*Data for this exercise*
══════════
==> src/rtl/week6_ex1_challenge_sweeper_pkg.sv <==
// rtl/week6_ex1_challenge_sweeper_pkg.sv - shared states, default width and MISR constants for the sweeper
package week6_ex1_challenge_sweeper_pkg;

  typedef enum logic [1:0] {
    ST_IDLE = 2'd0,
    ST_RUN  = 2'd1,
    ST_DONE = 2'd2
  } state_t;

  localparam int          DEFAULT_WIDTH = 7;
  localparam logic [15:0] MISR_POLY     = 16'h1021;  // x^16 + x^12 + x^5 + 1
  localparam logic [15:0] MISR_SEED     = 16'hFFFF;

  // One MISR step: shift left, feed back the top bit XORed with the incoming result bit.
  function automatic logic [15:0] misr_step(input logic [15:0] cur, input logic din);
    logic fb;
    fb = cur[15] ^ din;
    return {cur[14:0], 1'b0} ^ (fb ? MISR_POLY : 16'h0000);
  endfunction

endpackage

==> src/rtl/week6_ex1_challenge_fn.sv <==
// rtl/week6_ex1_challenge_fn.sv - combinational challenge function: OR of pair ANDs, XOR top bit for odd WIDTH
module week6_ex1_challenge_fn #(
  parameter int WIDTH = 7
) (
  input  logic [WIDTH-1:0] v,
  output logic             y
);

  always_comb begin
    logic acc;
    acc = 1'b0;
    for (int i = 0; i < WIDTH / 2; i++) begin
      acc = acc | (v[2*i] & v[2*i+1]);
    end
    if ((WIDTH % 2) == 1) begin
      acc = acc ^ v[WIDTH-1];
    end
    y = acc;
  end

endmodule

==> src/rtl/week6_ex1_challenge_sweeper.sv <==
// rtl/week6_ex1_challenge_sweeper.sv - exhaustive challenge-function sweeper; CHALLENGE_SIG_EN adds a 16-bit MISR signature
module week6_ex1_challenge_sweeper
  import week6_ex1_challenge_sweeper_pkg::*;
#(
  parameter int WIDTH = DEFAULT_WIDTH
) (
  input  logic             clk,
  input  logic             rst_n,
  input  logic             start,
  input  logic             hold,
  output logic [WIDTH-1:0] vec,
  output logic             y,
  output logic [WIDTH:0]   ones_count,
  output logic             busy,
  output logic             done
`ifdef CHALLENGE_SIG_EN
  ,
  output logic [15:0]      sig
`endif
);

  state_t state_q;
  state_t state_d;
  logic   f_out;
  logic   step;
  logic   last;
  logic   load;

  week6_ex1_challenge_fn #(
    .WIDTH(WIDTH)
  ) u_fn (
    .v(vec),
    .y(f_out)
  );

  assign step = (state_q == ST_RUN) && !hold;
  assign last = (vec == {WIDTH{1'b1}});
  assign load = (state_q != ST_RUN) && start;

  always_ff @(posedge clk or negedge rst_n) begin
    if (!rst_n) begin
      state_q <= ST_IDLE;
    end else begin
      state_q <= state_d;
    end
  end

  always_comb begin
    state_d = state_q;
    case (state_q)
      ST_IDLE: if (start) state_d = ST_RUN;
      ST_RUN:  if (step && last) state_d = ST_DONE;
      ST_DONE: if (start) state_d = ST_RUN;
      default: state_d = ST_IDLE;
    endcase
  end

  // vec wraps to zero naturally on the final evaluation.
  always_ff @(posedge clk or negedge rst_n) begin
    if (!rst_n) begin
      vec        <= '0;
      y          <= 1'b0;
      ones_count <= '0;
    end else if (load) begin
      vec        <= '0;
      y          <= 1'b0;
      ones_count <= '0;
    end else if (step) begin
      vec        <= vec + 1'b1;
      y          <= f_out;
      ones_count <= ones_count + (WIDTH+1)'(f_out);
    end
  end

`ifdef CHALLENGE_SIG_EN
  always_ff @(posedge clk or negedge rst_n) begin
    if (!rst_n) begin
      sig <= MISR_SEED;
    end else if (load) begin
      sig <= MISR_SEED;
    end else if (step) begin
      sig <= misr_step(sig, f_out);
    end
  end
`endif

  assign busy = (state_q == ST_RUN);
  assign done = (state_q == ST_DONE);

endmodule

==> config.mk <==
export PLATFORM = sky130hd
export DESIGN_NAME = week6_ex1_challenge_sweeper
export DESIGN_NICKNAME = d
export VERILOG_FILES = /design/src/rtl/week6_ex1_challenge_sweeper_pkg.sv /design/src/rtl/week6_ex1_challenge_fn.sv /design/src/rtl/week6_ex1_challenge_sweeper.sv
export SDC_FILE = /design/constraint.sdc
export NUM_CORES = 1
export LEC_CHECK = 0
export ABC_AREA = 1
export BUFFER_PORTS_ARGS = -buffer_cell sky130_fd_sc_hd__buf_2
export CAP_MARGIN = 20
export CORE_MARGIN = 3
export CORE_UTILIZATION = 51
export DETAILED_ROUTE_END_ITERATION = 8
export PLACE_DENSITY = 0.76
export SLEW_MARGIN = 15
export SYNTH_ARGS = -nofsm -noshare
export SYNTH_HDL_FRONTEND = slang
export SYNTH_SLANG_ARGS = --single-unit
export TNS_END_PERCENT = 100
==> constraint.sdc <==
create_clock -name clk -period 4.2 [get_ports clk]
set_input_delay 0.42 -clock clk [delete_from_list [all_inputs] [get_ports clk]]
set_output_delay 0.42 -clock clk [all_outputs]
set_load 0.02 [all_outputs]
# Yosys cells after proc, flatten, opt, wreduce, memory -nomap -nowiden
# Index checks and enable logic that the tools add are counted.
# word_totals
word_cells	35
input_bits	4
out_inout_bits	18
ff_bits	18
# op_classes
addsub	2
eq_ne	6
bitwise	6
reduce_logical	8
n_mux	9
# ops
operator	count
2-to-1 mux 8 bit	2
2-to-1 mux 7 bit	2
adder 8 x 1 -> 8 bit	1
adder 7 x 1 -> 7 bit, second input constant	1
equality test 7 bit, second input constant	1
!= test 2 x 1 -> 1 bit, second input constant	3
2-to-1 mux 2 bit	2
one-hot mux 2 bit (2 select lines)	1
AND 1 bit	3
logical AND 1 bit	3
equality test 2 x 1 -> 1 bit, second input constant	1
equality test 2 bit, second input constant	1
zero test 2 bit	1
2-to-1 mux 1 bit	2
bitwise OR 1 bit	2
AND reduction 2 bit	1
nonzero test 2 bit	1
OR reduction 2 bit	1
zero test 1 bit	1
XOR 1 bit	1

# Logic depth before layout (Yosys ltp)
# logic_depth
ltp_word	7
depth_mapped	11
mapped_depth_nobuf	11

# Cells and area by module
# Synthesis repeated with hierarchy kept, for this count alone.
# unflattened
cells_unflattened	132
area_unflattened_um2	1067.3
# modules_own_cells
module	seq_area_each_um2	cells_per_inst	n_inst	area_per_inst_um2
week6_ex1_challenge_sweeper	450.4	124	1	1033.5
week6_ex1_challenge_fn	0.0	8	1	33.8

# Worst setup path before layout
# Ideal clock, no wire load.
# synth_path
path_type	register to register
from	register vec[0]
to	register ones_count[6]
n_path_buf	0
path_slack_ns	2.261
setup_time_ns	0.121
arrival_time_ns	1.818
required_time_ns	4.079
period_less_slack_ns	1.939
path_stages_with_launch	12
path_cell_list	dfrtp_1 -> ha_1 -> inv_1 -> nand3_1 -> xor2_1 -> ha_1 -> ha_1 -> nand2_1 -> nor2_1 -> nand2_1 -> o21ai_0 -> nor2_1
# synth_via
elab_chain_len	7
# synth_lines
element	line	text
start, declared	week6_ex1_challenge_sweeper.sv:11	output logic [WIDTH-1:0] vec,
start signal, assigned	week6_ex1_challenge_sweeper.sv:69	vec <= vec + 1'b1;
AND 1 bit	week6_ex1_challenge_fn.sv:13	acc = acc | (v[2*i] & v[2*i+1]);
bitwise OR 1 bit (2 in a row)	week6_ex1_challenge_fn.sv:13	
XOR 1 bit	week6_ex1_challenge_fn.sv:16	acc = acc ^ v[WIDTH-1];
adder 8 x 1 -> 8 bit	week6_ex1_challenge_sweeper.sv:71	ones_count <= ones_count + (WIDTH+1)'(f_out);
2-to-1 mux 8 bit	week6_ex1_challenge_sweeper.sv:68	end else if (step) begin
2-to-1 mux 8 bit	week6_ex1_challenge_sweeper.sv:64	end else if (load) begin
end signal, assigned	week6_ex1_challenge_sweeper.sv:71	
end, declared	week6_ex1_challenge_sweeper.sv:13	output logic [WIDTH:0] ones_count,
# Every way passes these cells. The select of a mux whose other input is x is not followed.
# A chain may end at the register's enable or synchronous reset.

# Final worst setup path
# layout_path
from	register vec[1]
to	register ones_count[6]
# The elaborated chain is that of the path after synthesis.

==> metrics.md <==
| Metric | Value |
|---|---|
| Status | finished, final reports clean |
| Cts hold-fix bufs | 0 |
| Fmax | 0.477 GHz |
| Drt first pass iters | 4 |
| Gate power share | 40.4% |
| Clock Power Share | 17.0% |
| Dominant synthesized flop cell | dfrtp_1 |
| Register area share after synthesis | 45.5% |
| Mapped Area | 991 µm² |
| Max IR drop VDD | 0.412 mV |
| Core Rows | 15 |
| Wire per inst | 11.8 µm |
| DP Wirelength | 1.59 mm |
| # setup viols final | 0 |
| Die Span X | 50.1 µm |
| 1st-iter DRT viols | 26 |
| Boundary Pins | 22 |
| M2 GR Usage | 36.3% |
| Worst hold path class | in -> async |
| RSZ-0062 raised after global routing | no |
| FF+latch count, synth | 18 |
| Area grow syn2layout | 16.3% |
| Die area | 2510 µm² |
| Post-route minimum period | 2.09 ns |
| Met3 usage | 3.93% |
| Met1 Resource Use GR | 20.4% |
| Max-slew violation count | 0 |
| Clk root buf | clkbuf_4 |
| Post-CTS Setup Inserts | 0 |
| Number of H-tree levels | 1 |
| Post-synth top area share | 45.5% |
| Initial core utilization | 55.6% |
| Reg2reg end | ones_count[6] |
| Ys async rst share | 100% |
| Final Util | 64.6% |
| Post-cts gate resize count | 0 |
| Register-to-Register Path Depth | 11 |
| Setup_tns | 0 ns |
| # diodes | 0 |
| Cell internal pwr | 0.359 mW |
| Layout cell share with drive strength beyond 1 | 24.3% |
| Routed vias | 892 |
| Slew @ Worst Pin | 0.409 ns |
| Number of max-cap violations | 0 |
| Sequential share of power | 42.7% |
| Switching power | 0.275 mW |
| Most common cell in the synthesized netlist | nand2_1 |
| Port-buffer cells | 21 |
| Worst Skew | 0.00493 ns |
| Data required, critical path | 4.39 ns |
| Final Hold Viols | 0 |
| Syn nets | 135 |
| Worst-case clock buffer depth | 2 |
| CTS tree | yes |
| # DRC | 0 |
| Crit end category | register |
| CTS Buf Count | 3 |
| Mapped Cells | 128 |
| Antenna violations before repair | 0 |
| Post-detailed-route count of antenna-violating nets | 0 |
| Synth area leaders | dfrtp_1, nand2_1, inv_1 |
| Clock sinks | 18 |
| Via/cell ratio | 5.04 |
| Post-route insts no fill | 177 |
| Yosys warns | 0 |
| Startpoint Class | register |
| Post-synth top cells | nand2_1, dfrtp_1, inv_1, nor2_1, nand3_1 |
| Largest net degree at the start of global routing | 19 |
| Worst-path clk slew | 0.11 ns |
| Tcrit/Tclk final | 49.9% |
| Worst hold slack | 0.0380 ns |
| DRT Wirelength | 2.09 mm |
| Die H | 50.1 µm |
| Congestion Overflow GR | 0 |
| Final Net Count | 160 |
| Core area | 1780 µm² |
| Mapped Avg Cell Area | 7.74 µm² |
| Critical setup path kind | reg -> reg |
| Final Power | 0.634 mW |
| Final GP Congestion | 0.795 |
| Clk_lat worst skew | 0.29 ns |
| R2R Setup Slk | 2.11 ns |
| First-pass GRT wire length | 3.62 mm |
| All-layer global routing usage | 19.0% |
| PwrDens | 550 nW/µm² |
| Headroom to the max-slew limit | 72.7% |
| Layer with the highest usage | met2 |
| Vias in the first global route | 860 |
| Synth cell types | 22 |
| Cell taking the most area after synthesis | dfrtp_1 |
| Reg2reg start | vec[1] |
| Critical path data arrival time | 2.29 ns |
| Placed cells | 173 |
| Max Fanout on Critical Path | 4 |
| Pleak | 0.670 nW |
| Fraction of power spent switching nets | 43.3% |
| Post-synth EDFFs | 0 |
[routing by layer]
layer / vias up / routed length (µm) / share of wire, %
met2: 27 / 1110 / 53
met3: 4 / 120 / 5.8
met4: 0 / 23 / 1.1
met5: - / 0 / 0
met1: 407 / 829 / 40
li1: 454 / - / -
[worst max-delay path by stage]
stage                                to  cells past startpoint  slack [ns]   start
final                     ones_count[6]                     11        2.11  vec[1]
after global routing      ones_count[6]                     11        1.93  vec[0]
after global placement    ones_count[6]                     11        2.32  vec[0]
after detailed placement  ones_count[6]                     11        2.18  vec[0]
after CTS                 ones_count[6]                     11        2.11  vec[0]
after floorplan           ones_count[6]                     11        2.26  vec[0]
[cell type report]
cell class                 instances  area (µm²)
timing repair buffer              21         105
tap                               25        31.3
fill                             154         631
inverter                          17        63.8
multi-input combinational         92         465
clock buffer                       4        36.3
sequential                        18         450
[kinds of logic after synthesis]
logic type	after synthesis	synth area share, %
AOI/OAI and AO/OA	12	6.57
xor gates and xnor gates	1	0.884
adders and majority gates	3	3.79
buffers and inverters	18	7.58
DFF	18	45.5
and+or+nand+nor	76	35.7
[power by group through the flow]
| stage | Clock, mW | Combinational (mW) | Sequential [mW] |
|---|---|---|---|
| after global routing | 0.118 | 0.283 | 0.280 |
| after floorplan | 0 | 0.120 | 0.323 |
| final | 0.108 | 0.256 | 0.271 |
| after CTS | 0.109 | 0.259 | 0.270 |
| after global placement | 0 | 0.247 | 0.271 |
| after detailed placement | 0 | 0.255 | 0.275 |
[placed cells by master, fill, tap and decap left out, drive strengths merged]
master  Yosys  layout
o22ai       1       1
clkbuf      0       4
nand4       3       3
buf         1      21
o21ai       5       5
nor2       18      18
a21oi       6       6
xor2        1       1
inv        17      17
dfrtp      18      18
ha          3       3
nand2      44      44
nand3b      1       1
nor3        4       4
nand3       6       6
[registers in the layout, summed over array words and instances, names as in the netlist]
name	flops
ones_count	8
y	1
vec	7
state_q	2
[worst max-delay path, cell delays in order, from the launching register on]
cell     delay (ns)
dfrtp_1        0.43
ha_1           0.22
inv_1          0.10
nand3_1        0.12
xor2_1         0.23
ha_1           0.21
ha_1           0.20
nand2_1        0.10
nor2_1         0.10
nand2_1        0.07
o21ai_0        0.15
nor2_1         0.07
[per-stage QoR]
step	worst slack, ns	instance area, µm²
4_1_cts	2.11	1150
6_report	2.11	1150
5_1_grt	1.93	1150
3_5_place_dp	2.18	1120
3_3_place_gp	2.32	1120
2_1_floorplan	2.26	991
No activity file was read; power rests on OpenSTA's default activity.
══════════
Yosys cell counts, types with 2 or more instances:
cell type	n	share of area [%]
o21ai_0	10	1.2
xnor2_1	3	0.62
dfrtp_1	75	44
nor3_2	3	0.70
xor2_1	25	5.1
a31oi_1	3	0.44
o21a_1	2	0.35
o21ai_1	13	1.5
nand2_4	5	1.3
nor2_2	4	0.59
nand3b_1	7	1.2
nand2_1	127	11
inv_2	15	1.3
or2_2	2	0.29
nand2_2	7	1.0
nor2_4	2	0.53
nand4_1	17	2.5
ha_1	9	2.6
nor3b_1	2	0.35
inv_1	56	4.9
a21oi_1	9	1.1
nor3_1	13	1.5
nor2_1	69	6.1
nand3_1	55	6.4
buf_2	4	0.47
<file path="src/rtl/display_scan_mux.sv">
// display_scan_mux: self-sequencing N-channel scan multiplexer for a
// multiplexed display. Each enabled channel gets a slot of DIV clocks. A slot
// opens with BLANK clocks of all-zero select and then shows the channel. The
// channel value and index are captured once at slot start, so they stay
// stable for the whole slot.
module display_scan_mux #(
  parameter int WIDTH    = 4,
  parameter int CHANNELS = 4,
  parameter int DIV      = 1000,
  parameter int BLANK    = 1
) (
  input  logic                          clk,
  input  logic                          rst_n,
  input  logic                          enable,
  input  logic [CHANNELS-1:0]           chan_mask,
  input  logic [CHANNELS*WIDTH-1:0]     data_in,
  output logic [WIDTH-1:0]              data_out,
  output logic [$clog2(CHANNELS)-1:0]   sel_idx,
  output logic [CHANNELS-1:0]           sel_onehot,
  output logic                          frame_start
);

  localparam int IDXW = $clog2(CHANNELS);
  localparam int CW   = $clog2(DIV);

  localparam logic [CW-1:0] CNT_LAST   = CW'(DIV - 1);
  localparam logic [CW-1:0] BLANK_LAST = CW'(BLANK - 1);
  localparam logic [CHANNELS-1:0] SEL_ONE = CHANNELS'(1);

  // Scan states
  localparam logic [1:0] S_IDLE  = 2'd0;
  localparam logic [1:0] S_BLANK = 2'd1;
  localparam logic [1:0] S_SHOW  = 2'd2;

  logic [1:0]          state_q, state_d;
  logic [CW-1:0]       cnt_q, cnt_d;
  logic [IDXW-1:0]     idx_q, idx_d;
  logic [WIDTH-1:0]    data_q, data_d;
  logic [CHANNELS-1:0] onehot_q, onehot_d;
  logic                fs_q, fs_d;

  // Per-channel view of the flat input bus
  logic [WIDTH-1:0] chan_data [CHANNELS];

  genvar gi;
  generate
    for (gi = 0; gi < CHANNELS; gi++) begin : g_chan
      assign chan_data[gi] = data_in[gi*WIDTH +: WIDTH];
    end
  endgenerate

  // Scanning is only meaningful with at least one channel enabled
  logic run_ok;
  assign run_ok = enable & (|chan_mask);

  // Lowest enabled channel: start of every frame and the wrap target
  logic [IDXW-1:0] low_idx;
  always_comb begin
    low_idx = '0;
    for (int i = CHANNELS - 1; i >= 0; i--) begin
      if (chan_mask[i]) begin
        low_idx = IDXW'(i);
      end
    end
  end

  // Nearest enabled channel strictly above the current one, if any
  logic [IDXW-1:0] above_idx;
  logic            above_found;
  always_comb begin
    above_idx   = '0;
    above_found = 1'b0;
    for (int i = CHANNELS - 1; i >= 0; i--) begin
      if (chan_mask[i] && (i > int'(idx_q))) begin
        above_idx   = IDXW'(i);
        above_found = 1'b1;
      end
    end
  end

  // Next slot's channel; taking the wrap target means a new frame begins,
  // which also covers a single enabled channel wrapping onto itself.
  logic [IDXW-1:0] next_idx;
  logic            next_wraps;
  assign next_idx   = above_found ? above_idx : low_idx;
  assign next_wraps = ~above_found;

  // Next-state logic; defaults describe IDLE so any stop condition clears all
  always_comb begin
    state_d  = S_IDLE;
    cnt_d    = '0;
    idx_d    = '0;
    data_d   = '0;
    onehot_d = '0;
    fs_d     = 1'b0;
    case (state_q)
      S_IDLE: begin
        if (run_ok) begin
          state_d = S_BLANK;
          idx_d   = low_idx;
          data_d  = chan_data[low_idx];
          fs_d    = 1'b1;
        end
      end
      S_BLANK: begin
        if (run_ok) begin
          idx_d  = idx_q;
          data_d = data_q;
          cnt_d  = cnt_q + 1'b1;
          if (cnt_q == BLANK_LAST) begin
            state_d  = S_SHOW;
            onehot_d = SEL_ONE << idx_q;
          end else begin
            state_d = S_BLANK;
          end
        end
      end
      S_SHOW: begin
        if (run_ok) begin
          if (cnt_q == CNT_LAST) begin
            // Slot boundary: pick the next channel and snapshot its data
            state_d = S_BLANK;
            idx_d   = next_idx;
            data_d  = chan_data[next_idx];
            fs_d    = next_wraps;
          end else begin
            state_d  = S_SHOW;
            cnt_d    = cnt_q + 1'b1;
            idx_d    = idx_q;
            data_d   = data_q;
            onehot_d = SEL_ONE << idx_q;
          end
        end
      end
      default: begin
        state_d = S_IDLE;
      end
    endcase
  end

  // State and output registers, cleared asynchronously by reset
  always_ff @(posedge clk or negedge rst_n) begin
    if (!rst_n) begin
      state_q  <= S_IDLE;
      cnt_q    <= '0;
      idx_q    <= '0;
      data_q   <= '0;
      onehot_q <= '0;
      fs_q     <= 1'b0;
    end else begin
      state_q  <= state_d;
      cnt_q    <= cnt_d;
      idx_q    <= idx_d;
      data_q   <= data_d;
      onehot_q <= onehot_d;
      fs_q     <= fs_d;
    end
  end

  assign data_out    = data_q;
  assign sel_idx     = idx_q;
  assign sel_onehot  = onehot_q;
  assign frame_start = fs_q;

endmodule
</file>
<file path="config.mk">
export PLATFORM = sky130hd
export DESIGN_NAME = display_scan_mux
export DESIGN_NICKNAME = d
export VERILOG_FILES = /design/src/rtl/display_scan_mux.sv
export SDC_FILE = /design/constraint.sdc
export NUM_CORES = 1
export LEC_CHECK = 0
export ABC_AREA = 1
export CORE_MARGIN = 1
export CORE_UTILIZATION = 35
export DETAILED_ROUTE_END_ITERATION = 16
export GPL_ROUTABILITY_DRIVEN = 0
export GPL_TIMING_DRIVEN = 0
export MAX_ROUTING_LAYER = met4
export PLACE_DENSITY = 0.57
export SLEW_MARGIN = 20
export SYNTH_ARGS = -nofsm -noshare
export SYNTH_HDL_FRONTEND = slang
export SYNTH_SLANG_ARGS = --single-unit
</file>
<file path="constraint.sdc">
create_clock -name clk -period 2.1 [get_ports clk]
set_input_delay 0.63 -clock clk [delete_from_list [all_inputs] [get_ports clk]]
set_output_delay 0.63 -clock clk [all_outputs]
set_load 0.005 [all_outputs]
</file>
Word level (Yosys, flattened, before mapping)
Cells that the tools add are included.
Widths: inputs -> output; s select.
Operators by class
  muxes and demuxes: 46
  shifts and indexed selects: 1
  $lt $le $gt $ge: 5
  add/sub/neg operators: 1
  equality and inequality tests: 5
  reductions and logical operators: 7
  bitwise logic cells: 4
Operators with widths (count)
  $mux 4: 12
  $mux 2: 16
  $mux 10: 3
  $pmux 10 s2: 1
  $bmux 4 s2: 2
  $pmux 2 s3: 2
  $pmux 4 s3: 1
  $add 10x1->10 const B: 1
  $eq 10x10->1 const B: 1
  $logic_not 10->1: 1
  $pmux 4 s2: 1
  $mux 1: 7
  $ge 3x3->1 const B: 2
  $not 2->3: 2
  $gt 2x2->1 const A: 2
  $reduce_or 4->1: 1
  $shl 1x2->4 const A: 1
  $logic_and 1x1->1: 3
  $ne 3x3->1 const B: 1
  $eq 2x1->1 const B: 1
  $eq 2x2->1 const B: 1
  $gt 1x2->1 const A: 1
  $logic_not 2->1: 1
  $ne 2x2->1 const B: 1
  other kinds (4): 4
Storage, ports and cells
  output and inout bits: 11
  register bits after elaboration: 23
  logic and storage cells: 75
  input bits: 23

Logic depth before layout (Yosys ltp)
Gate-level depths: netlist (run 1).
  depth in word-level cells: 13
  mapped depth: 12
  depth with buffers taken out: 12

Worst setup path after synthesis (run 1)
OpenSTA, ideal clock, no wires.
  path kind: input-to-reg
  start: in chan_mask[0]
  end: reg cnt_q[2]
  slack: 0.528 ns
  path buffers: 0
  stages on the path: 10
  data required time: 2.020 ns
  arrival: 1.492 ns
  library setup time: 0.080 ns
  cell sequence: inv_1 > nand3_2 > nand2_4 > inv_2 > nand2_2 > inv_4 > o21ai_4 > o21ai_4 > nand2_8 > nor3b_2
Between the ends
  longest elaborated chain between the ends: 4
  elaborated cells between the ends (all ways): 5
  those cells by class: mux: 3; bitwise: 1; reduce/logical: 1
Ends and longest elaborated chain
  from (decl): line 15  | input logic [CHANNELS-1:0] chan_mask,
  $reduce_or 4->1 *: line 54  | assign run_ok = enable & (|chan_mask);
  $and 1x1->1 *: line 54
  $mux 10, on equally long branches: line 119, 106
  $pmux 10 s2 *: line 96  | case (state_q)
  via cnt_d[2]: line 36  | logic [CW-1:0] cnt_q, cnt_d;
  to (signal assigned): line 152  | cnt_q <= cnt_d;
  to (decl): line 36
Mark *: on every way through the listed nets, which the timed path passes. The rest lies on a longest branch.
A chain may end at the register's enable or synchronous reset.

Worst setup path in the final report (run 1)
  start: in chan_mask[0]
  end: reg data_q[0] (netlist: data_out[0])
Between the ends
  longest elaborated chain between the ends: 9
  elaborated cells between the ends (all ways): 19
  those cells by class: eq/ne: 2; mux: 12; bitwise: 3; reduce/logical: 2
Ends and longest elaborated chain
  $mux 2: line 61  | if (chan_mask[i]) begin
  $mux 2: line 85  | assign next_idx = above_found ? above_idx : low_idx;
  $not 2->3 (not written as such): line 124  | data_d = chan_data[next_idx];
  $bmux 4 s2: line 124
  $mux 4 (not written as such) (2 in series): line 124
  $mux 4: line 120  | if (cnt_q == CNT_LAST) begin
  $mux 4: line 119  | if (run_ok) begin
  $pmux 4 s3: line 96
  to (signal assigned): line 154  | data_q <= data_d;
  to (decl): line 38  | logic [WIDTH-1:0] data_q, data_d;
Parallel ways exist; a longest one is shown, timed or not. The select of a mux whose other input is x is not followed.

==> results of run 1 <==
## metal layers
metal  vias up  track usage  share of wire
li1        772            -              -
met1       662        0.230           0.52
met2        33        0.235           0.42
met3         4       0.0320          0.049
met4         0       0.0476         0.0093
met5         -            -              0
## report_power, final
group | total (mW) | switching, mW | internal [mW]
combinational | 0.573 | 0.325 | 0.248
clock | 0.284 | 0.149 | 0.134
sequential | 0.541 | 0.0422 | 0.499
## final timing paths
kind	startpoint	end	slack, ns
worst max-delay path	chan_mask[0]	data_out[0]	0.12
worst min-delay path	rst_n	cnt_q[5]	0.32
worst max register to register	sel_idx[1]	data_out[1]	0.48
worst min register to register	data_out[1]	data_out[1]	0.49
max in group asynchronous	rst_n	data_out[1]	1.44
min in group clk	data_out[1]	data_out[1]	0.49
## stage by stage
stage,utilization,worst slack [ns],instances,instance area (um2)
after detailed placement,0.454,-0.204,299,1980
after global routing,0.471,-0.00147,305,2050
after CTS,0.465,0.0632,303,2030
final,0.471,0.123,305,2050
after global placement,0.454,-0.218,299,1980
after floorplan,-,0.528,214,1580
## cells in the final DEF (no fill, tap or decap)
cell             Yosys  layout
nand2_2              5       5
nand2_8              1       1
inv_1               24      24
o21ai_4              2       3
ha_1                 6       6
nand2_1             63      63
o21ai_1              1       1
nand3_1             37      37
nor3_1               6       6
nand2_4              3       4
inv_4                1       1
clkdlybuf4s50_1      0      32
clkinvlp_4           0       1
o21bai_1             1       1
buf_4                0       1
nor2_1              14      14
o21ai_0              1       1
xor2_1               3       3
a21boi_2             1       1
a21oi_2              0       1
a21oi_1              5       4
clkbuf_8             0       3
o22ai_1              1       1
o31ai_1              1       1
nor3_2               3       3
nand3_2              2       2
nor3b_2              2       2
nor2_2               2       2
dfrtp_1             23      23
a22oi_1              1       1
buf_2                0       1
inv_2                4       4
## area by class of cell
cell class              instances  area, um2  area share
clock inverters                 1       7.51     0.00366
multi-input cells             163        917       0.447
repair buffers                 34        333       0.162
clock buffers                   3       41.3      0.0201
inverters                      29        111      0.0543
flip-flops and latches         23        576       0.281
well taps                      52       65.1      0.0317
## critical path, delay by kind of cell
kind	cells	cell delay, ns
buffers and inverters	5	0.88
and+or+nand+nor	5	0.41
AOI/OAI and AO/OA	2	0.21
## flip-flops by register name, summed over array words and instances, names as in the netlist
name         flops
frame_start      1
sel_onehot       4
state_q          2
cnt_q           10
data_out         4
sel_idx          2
══════════
*Problem to solve*
Please return only the lines above, starting at the line that has "# layout_path" and ending at the line that has "Usage | 36.3% |", keeping both and leaving each one unchanged.

*Result of this task*
# layout_path
from	register vec[1]
to	register ones_count[6]
# The elaborated chain is that of the path after synthesis.

==> metrics.md <==
| Metric | Value |
|---|---|
| Status | finished, final reports clean |
| Cts hold-fix bufs | 0 |
| Fmax | 0.477 GHz |
| Drt first pass iters | 4 |
| Gate power share | 40.4% |
| Clock Power Share | 17.0% |
| Dominant synthesized flop cell | dfrtp_1 |
| Register area share after synthesis | 45.5% |
| Mapped Area | 991 µm² |
| Max IR drop VDD | 0.412 mV |
| Core Rows | 15 |
| Wire per inst | 11.8 µm |
| DP Wirelength | 1.59 mm |
| # setup viols final | 0 |
| Die Span X | 50.1 µm |
| 1st-iter DRT viols | 26 |
| Boundary Pins | 22 |
| M2 GR Usage | 36.3% |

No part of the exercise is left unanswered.